I then suggested that all of the talk about the “blurring of the sectors” might be misguided. In fact, I think that when we talk about the sectors blurring, we are actually simply noticing that all of the sectors generate a blend of public and private benefit. But in order for the various sectors to work together, I think it is important that we pay more attention to understanding the distinction between sectors so that we can understand the roles and responsibilities of each group.

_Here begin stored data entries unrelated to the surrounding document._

### config.mk
export PLATFORM = sky130hd
export DESIGN_NAME = stack_cpu_sequencer
export DESIGN_NICKNAME = d
export VERILOG_FILES = /design/src/rtl/stack_seq_pkg.sv /design/src/rtl/seq_program_ram.sv /design/src/rtl/stack_cpu_sequencer.sv
export SDC_FILE = /design/constraint.sdc
export NUM_CORES = 1
export LEC_CHECK = 0
export BUFFER_PORTS_ARGS = -buffer_cell sky130_fd_sc_hd__buf_2
export CAP_MARGIN = 20
export CORE_MARGIN = 5
export CORE_UTILIZATION = 50
export DETAILED_ROUTE_END_ITERATION = 12
export GPL_ROUTABILITY_DRIVEN = 0
export PLACE_DENSITY = 0.78
export SLEW_MARGIN = 20
export SYNTH_ARGS = -nofsm -noshare
export SYNTH_HDL_FRONTEND = slang
export SYNTH_SLANG_ARGS = --single-unit
### constraint.sdc
create_clock -name clk -period 12 [get_ports clk]
set_input_delay 1.2 -clock clk [delete_from_list [all_inputs] [get_ports clk]]
set_output_delay 1.2 -clock clk [all_outputs]
set_load 0.05 [all_outputs]
### src/rtl/stack_seq_pkg.sv
// Shared constants for the stack calculator sequencer: FSM encoding, opcode
// values and the per-opcode execute schedule used to replay programs.
package stack_seq_pkg;

  typedef enum logic [1:0] {
    ST_IDLE  = 2'd0,
    ST_CRST  = 2'd1,
    ST_FETCH = 2'd2,
    ST_EXEC  = 2'd3
  } seq_state_e;

  localparam logic [3:0] OP_NOOP = 4'h0;
  localparam logic [3:0] OP_PUSH = 4'h1;
  localparam logic [3:0] OP_ADD  = 4'h2;
  localparam logic [3:0] OP_POP  = 4'h3;
  localparam logic [3:0] OP_SWAP = 4'h4;
  localparam logic [3:0] OP_SUB  = 4'h5;
  localparam logic [3:0] OP_PUSF = 4'h6;
  localparam logic [3:0] OP_REPL = 4'h7;
  localparam logic [3:0] OP_BINA = 4'h8;
  localparam logic [3:0] OP_MULT = 4'h9;
  localparam logic [3:0] OP_DIV  = 4'hA;
  localparam logic [3:0] OP_DUP  = 4'hB;

  function automatic logic [1:0] op_exec_cycles(input logic [3:0] op);
    case (op)
      OP_PUSH, OP_ADD, OP_SUB, OP_PUSF, OP_REPL, OP_BINA: op_exec_cycles = 2'd2;
      OP_MULT, OP_DIV:                                    op_exec_cycles = 2'd3;
      default:                                            op_exec_cycles = 2'd1;
    endcase
  endfunction

  function automatic logic op_has_operand(input logic [3:0] op);
    case (op)
      OP_PUSH, OP_PUSF, OP_REPL, OP_BINA: op_has_operand = 1'b1;
      default:                            op_has_operand = 1'b0;
    endcase
  endfunction

endpackage

### src/rtl/seq_program_ram.sv
// Nibble program store: synchronous write, asynchronous read. Contents are
// deliberately left uninitialised by reset.
module seq_program_ram #(
  parameter int DEPTH  = 32,
  parameter int ADDR_W = 5
) (
  input  logic              clk,
  input  logic              we_i,
  input  logic [ADDR_W-1:0] waddr_i,
  input  logic [3:0]        wdata_i,
  input  logic [ADDR_W-1:0] raddr_i,
  output logic [3:0]        rdata_o
);

  logic [3:0] mem_q [DEPTH];

  // Program write port
  always_ff @(posedge clk) begin
    if (we_i) begin
      mem_q[waddr_i] <= wdata_i;
    end
  end

  assign rdata_o = mem_q[raddr_i];

endmodule

### src/rtl/stack_cpu_sequencer.sv
// Replays a serially loaded nibble program into the stack core, presenting
// each opcode/operand for exactly the cycles the core's schedule samples it.
module stack_cpu_sequencer
  import stack_seq_pkg::*;
#(
  parameter int DEPTH  = 32,
  parameter int ADDR_W = 5
) (
  input  logic            clk,
  input  logic            rst,
  input  logic            load_en_i,
  input  logic [3:0]      load_data_i,
  input  logic            start_i,
  input  logic            loop_en_i,
  input  logic            stop_i,
  output logic [3:0]      cpu_inbits_o,
  output logic            cpu_rst_o,
  output logic            busy_o,
  output logic            done_o,
  output logic [ADDR_W:0] prog_len_o
);

  localparam logic [ADDR_W:0] FULL_LEN = (ADDR_W+1)'(DEPTH);
  localparam logic [ADDR_W:0] ONE      = (ADDR_W+1)'(1);

  seq_state_e      state_q, state_d;
  logic [ADDR_W:0] pc_q, pc_d, len_q, len_d, pc_inc, next_pc;
  logic [3:0]      op_q, op_d, inbits_q, inbits_d;
  logic [1:0]      cnt_q, cnt_d;
  logic            loop_q, loop_d, stop_q, stop_d, stop_pend;
  logic            crst_q, crst_d, busy_q, busy_d, done_q, done_d;
  logic            ram_we;
  logic [ADDR_W-1:0] ram_raddr;
  logic [3:0]      ram_rdata;

  seq_program_ram #(.DEPTH(DEPTH), .ADDR_W(ADDR_W)) u_ram (
    .clk     (clk),
    .we_i    (ram_we),
    .waddr_i (len_q[ADDR_W-1:0]),
    .wdata_i (load_data_i),
    .raddr_i (ram_raddr),
    .rdata_o (ram_rdata)
  );

  assign pc_inc    = pc_q + ONE;
  assign next_pc   = pc_q + {{ADDR_W{1'b0}}, op_has_operand(op_q)};
  assign stop_pend = stop_q | stop_i;

  // Next-state and next-output computation; outputs are registered with the state
  always_comb begin
    state_d   = state_q;
    pc_d      = pc_q;
    len_d     = len_q;
    op_d      = op_q;
    cnt_d     = cnt_q;
    loop_d    = loop_q;
    stop_d    = stop_q;
    inbits_d  = inbits_q;
    crst_d    = 1'b0;
    done_d    = 1'b0;
    ram_we    = 1'b0;
    ram_raddr = '0;
    case (state_q)
      ST_IDLE: begin
        inbits_d = 4'h0;
        if (load_en_i) begin
          if (len_q != FULL_LEN) begin
            ram_we = 1'b1;
            len_d  = len_q + ONE;
          end else begin
            len_d = len_q;
          end
        end else if (start_i) begin
          if (len_q != '0) begin
            state_d = ST_CRST;
            crst_d  = 1'b1;
            pc_d    = '0;
            loop_d  = loop_en_i;
            stop_d  = 1'b0;
          end else begin
            done_d = 1'b1;
          end
        end else begin
          state_d = ST_IDLE;
        end
      end
      ST_CRST: begin
        ram_raddr = '0;
        inbits_d  = ram_rdata;
        state_d   = ST_FETCH;
      end
      ST_FETCH: begin
        // The opcode is already on the output register, so the read port is free for the operand
        stop_d    = stop_pend;
        op_d      = inbits_q;
        cnt_d     = op_exec_cycles(inbits_q) - 2'd1;
        pc_d      = pc_inc;
        ram_raddr = pc_inc[ADDR_W-1:0];
        if (op_has_operand(inbits_q) && (pc_inc < len_q)) begin
          inbits_d = ram_rdata;
        end else begin
          inbits_d = 4'h0;
        end
        state_d = ST_EXEC;
      end
      ST_EXEC: begin
        stop_d = stop_pend;
        if (cnt_q != 2'd0) begin
          cnt_d = cnt_q - 2'd1;
        end else if (stop_pend) begin
          stop_d   = 1'b0;
          inbits_d = 4'h0;
          done_d   = 1'b1;
          state_d  = ST_IDLE;
        end else if (next_pc >= len_q) begin
          if (loop_q) begin
            pc_d      = '0;
            ram_raddr = '0;
            inbits_d  = ram_rdata;
            state_d   = ST_FETCH;
          end else begin
            inbits_d = 4'h0;
            done_d   = 1'b1;
            state_d  = ST_IDLE;
          end
        end else begin
          pc_d      = next_pc;
          ram_raddr = next_pc[ADDR_W-1:0];
          inbits_d  = ram_rdata;
          state_d   = ST_FETCH;
        end
      end
      default: begin
        state_d  = ST_IDLE;
        inbits_d = 4'h0;
      end
    endcase
    busy_d = (state_d != ST_IDLE);
  end

  // State and registered outputs
  always_ff @(posedge clk or posedge rst) begin
    if (rst) begin
      state_q  <= ST_IDLE;
      pc_q     <= '0;
      len_q    <= '0;
      op_q     <= 4'h0;
      cnt_q    <= 2'd0;
      loop_q   <= 1'b0;
      stop_q   <= 1'b0;
      inbits_q <= 4'h0;
      crst_q   <= 1'b0;
      busy_q   <= 1'b0;
      done_q   <= 1'b0;
    end else begin
      state_q  <= state_d;
      pc_q     <= pc_d;
      len_q    <= len_d;
      op_q     <= op_d;
      cnt_q    <= cnt_d;
      loop_q   <= loop_d;
      stop_q   <= stop_d;
      inbits_q <= inbits_d;
      crst_q   <= crst_d;
      busy_q   <= busy_d;
      done_q   <= done_d;
    end
  end

  // The core is held in reset for as long as the chip reset is asserted
  assign cpu_rst_o    = crst_q | rst;
  assign cpu_inbits_o = inbits_q;
  assign busy_o       = busy_q;
  assign done_o       = done_q;
  assign prog_len_o   = len_q;

endmodule

==> qor.txt <==
Crit path top cell by count: ha_1
Pin count of the biggest net entering global routing: 52
Die H: 132 µm
Via count: 5,023
Worst endpoint data arrival time: 5.47 ns
Top cells by count, synth: 128 x edfxtp_1, 61 x nand2_1, 54 x nor2_1
Ports: 23
DP Worst Slack: 6.55 ns
Worst hold path type: reg2reg
Seq/Total Area, Yosys: 61.6%
Tmin final: 5.16 ns
# hold bufs at CTS: 0
First-pass GRT wire length: 26,800 µm
Setup ws final: 6.84 ns
Power Density: 252 nW/µm²
Crit start category: register
Cell depth of the worst setup path: 16
Clk buf depth: 2
Critical path type: reg2reg
Main area contributors after synthesis: edfxtp_1 52%, dfrtp_1 9.8%, ha_1 4.6%
Cts repair resizes: 0
Post-DP HPWL: 11,500 µm
CORE AREA: 14,500 µm²
Setup violators final: 0
Post-CTS repair timing setup buffer count: 0
DR pass1 iterations: 5
RSZ-0062 raised after global routing: no
Synth Register Bits: 157
Number of global-route vias before repair: 4,893
Hold Slack: 0.491 ns
DIE WIDTH: 132 µm
DIE AREA: 17,400 µm²
Max-slew violations: 0
Port buffer count: 22
Sequential share of power: 34.1%
CP Data Required Time: 12.31 ns
Min-delay src: loop_q$_DFFE_PP0P_
CTS Buf Count: 17
Avg WL per Cell: 21.1 µm
Slowest cell on the critical path: or2_4
Cell row count: 44
EDFF count, synth: 128
Synth Flop Type: edfxtp_1
Worst hold path depth: 2
Fin crit share: 43.0%
Peak VDD IR: 0.000232 V
Maxcap violations: 0
Final ANT Viol Nets: 0
Final hold violation count: 0
Switching Power: 0.000833 W
Yosys warning count: 0
Critical Path Source: op_q[1]$_DFFE_PP0P_
Fmax: 194 MHz
Fin Setup TNS: 0 ns
Share of flip-flops with an asynchronous set or reset: 18.5%
Leak: 2.96 nW
Clock share of power: 24.4%
Sw frac: 40.3%
Gate power share: 41.5%
Syn_nets: 629
Clock transition at path regs: 0.06 ns
Root Driver: clkbuf_16
TritonCTS clock tree: done
Ant diodes: 0
Fin util: 56.4%
Layout cells sized above 1: 13.2%
Critical path's top delay family: simple AND/OR/NAND/NOR gates
Initial antenna violation count: 0
Post-synth top area cell: edfxtp_1
Worst slew pin tran: 0.815 ns
Syn Inst Count: 592
Max H-tree Level: 4
Cell with the most instances after synthesis: edfxtp_1
GRT overflow: 0
Crit end category: register
CTS sink cnt: 157
Syn Area/Cell: 12.5 µm²
Distinct cells, synth: 62
Area Growth Syn to Fin: 10.4%
Crit-path max cell delay: 0.64 ns
Clk_skew: 0.0104 ns
Clock Latency Late Sink: 0.42 ns
CP bufs+invs: 1
Initial Utilization: 51.0%
Crit path cell chain: or3_1, a21oi_1, ha_1, ha_1, nand3_1, xor2_1, inv_1, ha_1, nand2_2, o21ai_1, a2111oi_2, or2_4, mux4_2, and2_1, or4_1, a22o_1
Max-slew headroom: 45.7%
Initial DRC Count: 477
Internal power: 0.00123 W
Vias/cell: 6.25
Crit Path Max Fanout: 51
Final #Nets: 645
Synth top area share: 51.8%
All-layer global routing usage: 19.6%
Status: complete, no violations
Post-Syn Area: 7420 µm²
Reg2reg start: op_q[1]$_DFFE_PP0P_
Drt drc: 0
Worst reg2reg path depth: 16
Final WL: 16,900 µm
-- power by group through the flow --
| stage | Clock, W | Combinational (W) | Sequential [W] |
|---|---|---|---|
| 6_report | 0.000503 | 0.000858 | 0.000704 |
| 5_1_grt | 0.000535 | 0.000935 | 0.000712 |
| 4_1_cts | 0.000508 | 0.000842 | 0.000702 |
| 3_5_place_dp | 0 | 0.000837 | 0.000713 |
| 3_3_place_gp | 0 | 0.000809 | 0.000710 |
| 2_1_floorplan | 0 | 0.000622 | 0.000728 |
-- sequential cells by signal, summed over array words and instances (netlist names), 2 cells and up --
register,cells
prog_len_o,6
op_q,4
pc_q,6
state_q,2
cpu_inbits_o,4
cnt_q,2
u_ram.mem_q,128
-- metal layers --
| metal | part of all wire (%) | wire length [µm] | vias up | global-route usage, % |
|---|---|---|---|---|
| met5 | 0 | 0 | - | 0 |
| met4 | 1.6 | 274 | 0 | 4.80 |
| met3 | 9.3 | 1580 | 24 | 6.79 |
| met2 | 49 | 8300 | 257 | 32.6 |
| met1 | 40 | 6780 | 2471 | 24.9 |
| li1 | - | - | 2271 | - |
-- cells by family (layout without fill, tap and decap cells) --
kind of cell	count (synthesis)	count (layout)	synth area share, %
adders and majority gates	27	27	4.56
and+or+nand+nor	177	177	10.9
buffers and inverters	52	80	3.24
AOI/OAI and AO/OA	137	137	13.0
xor gates and xnor gates	13	13	1.54
DFF	157	157	61.6
muxes	29	29	5.13
-- final cells by class --
type | instances | area (µm²)
Tap cell | 184 | 230
Clock buffer | 19 | 433
Multi-Input combinational cell | 383 | 2620
Timing Repair Buffer | 26 | 140
Inverter | 23 | 86.3
Fill cell | 1177 | 6340
Sequential cell | 157 | 4570
Clock inverter | 12 | 115
-- worst min-delay path, delay by kind of cell, from the launching register on --
kind,cells,cell delay (ns)
simple gates,2,0.11
flops,1,0.35
-- through the flow --
stage	power (W)	cell area, µm²	cells
2_1_floorplan	0.00135	7420	592
3_3_place_gp	0.00152	7630	773
3_5_place_dp	0.00155	7630	773
4_1_cts	0.00205	8180	804
5_1_grt	0.00218	8190	804
6_report	0.00207	8190	804
-- cell usage in the layout (no fill, tap or decap), drive strengths merged, types with 19 or more instances in the layout --
cell type and count:
buf 26, edfxtp 128, dfrtp 29, ha 27, clkbuf 19, inv 27
nor2 54, a21oi 35, nand3 20, nand2 62
-- final timing paths --
path	to	slack, ns
min in group asynchronous	busy_o$_DFF_PP0_	0.87
min reg2reg	loop_q$_DFFE_PP0P_	0.49
max	cpu_inbits_o[0]$_DFFE_PP0P_	6.84
min	loop_q$_DFFE_PP0P_	0.49
max reg2reg	cpu_inbits_o[0]$_DFFE_PP0P_	6.84
max in group asynchronous	pc_q[0]$_DFFE_PP0P_	10.71
No activity file was read; power rests on OpenSTA's default activity.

But at the same time I highlighted the fact that people are not sectors. People live simultaneously as private individuals and members of the public. Organizations in all sectors need to recognize that employees and stakeholders want to play a fulfilling role that speaks to their private needs and interest in public well being.
We also looked at the capacity needs if nonprofits are to effectively deploy the efforts of volunteers. In a remark that seemed to get traction on Twitter, I suggested that “capacity building” was overused as a phrase and that we need to focus on building robust organizations. During my comments I quoted Tactical Philanthropy reader Robert Egger of DC Central Kitchen, who responded to Monday’s post when he wrote:
There seems to be a big push for numbers (lots of volunteers) without two important discussions: “what do we want them to achieve (more painted shelter walls)?”, and “how will an already strapped nonprofit sector manage all these well intentioned volunteers?” Without capacity support, which seems to also be missing from this dialogue, it will be VERY difficult for any group to really focus all this energy.
This led to an almost heretical conversation for a volunteering conference when Ms. Shah said it was OK if not everyone who wanted to volunteer found a spot and I channeled Jacob Harold’s “Elephants in the Philanthropic Room” and suggested that “some volunteers are better than other volunteers.”
Overall it was great to see so much excitement and buzz at the conference.